チルコット委員会の報告

 参議院選、結果はどう出るだろう。御厨貴氏は、「国民が与党に3分の2を与えることになれば、ある種の堰を切ったようになる」と述べていた。「堰を切ったようになる」、堤防の一部が切れれば、もう止めようとしても止まらなくなり、洪水は一挙に堤防を崩してしまう。与党にとって3分の2は大勝利、いよいよ憲法を変えることに着手する。護憲野党はこの国の平和が崩れていく危機の到来と受け止める。それにしても出会う人出会う人、みんなのんきなものだ。「堰が切れるか」というような人びとの危機感はあまり感じられない。職場でも、隣近所でも、市民運動の場でも、国政の話題が出てこない。
 9日、10日と大阪へ出かけるから、ぼくは不在者投票をしてきた。夕方投票所に行くと、他に投票する人の姿はなく、係の人たちも手持無沙汰で、おしゃべりに花が咲いていた。
 世界の各地でテロが起こっている。日本人も巻き込まれた。バグダッドで起きた大規模テロでは、約250人の犠牲者が出た。

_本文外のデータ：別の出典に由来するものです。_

[config.mk]
export PLATFORM = sky130hd
export DESIGN_NAME = dram_ref_sched
export DESIGN_NICKNAME = d
export VERILOG_FILES = /design/src/rtl/dram_ref_pkg.sv /design/src/rtl/dram_ref_interval.sv /design/src/rtl/dram_ref_pending.sv /design/src/rtl/dram_ref_cbr_seq.sv /design/src/rtl/dram_ref_sched.sv
export SDC_FILE = /design/constraint.sdc
export NUM_CORES = 1
export LEC_CHECK = 0
export CAP_MARGIN = 20
export CORE_MARGIN = 2
export CORE_UTILIZATION = 49
export CTS_BUF_LIST = sky130_fd_sc_hd__clkbuf_4 sky130_fd_sc_hd__clkbuf_8
export DETAILED_ROUTE_END_ITERATION = 6
export PLACE_DENSITY = 0.68
export SYNTH_ARGS = -nofsm -noshare
export SYNTH_HDL_FRONTEND = slang
export SYNTH_SLANG_ARGS = --single-unit
[constraint.sdc]
create_clock -name clk -period 3.3 [get_ports clk]
set_input_delay 0.33 -clock clk [delete_from_list [all_inputs] [get_ports clk]]
set_output_delay 0.33 -clock clk [all_outputs]
set_load 0.01 [all_outputs]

 7年越しで公表された英国チルコット委員会の、イラク戦争調査報告書は、膨大な記録だという。報告書は開戦当時の英政権の判断と対応を厳しく批判し、当時の首相ブレア氏の、米ブッシュ政権の対イラク策に根拠なく追従した経緯を明らかにした。当時のブレア英政権は、
 「何があっても行動を共にする」
アメリカのイラク攻撃に歩調を合わせた。
 「イラク問題で米国を完全に支持しなければ米英協力の重要な分野が損なわれる」
 「米国の政策に影響力を及ぼすには、完全に協力し、内部から説得することが最善」
 と、元ブレア政権。
 報告書では、イラク占領を続けた英政府の姿勢も厳しく批判した。戦後のイラクでは、宗派対立や民族対立が高まり、テロが活発化する中でISが生まれて、内戦下の隣国シリアに実効支配を広げた。IS関連のテロは中東だけでなく、欧州、アジアにも広がった。
 「イラクで軍事行動をとれば、アルカイダなどテロ組織の脅威が高まり、イラクの兵器がテロリストの手に渡る可能性がある」
 情報機関がブレア氏に対して03年2月に警告していた。
 イラク侵攻は、誤った情報による「大義なき戦争」だった。「堰を切ったように」テロは広がった。報告書は、英国の自己点検の産物である。
 日本の小泉首相は開戦後、間髪をいれず米国への「支持」を表明し、ブッシュ政権に追従した。そして日本は自衛隊派遣に踏みきる。
 かくして動乱の火種は拡大した。イギリスの元首相ブレアは、「言い逃れはせず、全責任をとる」と。
 ブッシュのアメリカに追随した日本はイラク戦争に対する徹底した自己検証を行なわず、あやまちを糊塗して、新たな「堰を切る」ための既成事実を安倍政権は積み重ねている。
 厳しい自己検証ということでは、アメリカのベトナム戦争についてもかつて行なわれた。ベトナムアメリカの政府、軍の関係者が共同で、ベトナム戦争を検証した結果、明らかにされたのは、この戦争は、アメリカのベトナムに対する誤った見方に発したものであったこと、事実を正しく見極めることができていなかったこと、そして戦争の途中で何度も戦争を止める機会があったのに、その機会を生かさず、戦闘をエスカレートしていったこと、その結論は、「この戦争はしなくてもよい戦争だった」。
 この戦争はまちがった戦争だった。ではなぜ戦争を始める前に判断できなかったのか。
 いったん「堰を切った」怒涛は止めることができない。軍備拡張、他民族排斥、愛国心高揚、思考停止、政権追随、異論排除……、人びとは「平和は欲するが、この時局に至ればやむを得ない」と、「堰を切った」怒涛に流される。その道をかつて歩んだ。にもかかわらず、その事実の認識は人びとに継承され共有されているか、あやしくなってきた。